__Source material__:
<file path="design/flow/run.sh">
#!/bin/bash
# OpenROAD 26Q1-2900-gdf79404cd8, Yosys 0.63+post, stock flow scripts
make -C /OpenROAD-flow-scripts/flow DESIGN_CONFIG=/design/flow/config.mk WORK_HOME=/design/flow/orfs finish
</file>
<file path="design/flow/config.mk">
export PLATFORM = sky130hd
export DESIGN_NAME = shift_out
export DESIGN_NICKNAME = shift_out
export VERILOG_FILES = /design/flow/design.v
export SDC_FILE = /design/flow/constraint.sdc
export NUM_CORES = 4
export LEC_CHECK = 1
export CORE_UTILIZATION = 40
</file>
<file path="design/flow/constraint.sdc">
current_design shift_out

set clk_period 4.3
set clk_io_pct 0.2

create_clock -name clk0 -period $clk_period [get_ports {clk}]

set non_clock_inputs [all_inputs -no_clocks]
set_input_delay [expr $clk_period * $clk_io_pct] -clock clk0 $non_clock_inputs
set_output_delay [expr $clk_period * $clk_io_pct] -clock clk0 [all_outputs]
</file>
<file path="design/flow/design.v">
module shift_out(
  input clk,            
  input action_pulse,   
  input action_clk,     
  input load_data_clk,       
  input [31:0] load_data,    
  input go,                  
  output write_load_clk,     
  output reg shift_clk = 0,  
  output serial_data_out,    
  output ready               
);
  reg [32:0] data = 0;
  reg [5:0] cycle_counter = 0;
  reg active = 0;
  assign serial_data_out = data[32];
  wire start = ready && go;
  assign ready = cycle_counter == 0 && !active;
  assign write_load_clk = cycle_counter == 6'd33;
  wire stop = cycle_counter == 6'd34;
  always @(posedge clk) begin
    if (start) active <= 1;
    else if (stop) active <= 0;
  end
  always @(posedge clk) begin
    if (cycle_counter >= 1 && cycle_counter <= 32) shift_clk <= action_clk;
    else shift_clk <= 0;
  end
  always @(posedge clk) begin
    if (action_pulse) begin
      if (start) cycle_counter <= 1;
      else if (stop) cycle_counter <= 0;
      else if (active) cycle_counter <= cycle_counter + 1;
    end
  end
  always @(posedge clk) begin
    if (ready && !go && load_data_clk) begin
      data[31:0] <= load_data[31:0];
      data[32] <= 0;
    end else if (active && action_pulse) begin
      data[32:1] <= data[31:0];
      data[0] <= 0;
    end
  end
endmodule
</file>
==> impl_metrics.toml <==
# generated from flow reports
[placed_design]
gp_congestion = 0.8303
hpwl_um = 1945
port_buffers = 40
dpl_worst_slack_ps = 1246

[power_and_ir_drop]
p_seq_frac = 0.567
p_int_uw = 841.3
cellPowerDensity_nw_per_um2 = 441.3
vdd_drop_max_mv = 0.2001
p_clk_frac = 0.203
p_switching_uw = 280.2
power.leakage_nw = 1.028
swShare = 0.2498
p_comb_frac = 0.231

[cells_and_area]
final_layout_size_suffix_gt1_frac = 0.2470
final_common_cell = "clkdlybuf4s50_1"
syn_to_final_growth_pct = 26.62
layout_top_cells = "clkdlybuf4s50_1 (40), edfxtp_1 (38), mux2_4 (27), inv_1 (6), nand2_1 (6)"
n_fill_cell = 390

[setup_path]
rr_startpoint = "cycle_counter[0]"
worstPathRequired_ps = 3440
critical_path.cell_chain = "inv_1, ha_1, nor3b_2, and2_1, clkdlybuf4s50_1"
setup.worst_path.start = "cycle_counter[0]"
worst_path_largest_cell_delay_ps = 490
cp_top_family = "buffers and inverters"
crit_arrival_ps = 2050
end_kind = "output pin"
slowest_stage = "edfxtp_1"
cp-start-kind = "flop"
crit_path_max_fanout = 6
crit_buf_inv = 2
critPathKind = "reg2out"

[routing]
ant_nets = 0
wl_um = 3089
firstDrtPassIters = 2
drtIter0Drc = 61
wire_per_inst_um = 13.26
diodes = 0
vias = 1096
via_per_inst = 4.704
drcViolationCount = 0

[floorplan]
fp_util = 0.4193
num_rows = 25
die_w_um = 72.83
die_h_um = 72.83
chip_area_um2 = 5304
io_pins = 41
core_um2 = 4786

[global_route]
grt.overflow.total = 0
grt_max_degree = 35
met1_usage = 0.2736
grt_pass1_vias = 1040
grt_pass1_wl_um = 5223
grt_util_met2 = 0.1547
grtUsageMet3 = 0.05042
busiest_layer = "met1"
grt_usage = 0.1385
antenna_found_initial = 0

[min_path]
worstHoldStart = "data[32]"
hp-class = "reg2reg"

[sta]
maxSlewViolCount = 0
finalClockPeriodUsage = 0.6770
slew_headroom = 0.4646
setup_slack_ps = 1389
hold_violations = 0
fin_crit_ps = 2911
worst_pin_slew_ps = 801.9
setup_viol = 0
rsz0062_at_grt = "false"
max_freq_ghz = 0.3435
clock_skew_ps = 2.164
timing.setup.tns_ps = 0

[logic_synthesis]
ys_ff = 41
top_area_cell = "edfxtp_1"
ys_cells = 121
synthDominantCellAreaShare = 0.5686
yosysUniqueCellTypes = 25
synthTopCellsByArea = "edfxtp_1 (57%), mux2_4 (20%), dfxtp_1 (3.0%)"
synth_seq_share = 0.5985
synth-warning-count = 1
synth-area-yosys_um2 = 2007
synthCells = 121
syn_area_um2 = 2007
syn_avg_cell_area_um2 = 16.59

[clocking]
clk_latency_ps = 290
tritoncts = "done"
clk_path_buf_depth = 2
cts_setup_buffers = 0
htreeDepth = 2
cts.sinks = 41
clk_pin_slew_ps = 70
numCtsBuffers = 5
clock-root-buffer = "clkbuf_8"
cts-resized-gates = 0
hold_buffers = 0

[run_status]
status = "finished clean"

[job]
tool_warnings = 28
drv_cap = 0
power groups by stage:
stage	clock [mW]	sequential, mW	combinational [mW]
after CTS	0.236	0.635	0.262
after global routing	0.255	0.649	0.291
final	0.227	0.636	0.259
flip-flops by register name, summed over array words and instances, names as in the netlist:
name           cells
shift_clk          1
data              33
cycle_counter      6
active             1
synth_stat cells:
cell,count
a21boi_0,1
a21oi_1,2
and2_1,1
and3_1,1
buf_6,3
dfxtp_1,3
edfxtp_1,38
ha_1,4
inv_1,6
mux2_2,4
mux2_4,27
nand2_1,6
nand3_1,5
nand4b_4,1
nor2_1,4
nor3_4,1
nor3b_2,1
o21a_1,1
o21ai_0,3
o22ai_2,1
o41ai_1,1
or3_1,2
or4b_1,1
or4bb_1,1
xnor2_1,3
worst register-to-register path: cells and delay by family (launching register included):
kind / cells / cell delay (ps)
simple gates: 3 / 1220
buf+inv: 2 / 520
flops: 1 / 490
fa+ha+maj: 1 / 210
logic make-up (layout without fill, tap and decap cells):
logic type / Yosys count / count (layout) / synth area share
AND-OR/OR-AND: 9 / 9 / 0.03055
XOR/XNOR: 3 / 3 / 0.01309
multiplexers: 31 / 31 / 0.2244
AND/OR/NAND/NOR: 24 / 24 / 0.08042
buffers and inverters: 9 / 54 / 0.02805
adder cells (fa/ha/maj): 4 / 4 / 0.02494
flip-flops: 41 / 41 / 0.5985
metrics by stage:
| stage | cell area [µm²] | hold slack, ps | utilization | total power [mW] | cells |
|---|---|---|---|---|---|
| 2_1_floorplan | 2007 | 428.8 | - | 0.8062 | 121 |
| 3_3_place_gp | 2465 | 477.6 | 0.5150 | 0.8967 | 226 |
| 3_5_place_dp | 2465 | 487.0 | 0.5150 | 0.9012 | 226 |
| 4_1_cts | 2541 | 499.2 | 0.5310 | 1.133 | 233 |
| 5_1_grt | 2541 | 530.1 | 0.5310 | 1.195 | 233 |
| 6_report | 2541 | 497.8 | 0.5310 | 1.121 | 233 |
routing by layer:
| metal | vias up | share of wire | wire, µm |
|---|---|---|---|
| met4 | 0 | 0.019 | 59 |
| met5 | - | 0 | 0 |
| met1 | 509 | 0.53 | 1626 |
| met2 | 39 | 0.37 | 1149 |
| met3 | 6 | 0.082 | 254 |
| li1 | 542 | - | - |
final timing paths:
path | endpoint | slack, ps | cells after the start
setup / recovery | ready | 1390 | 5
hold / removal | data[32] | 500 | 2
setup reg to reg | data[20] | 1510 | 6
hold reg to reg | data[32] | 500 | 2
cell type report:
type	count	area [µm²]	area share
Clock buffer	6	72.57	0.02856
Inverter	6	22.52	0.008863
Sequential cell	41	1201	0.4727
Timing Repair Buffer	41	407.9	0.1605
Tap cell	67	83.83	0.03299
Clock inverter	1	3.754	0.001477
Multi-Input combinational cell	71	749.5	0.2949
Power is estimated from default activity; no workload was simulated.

__What to do__: Show every line from the entries that includes the word "active".

__Result of the exercise__:
  reg active = 0;
  assign ready = cycle_counter == 0 && !active;
    if (start) active <= 1;
    else if (stop) active <= 0;
      else if (active) cycle_counter <= cycle_counter + 1;
    end else if (active && action_pulse) begin
active             1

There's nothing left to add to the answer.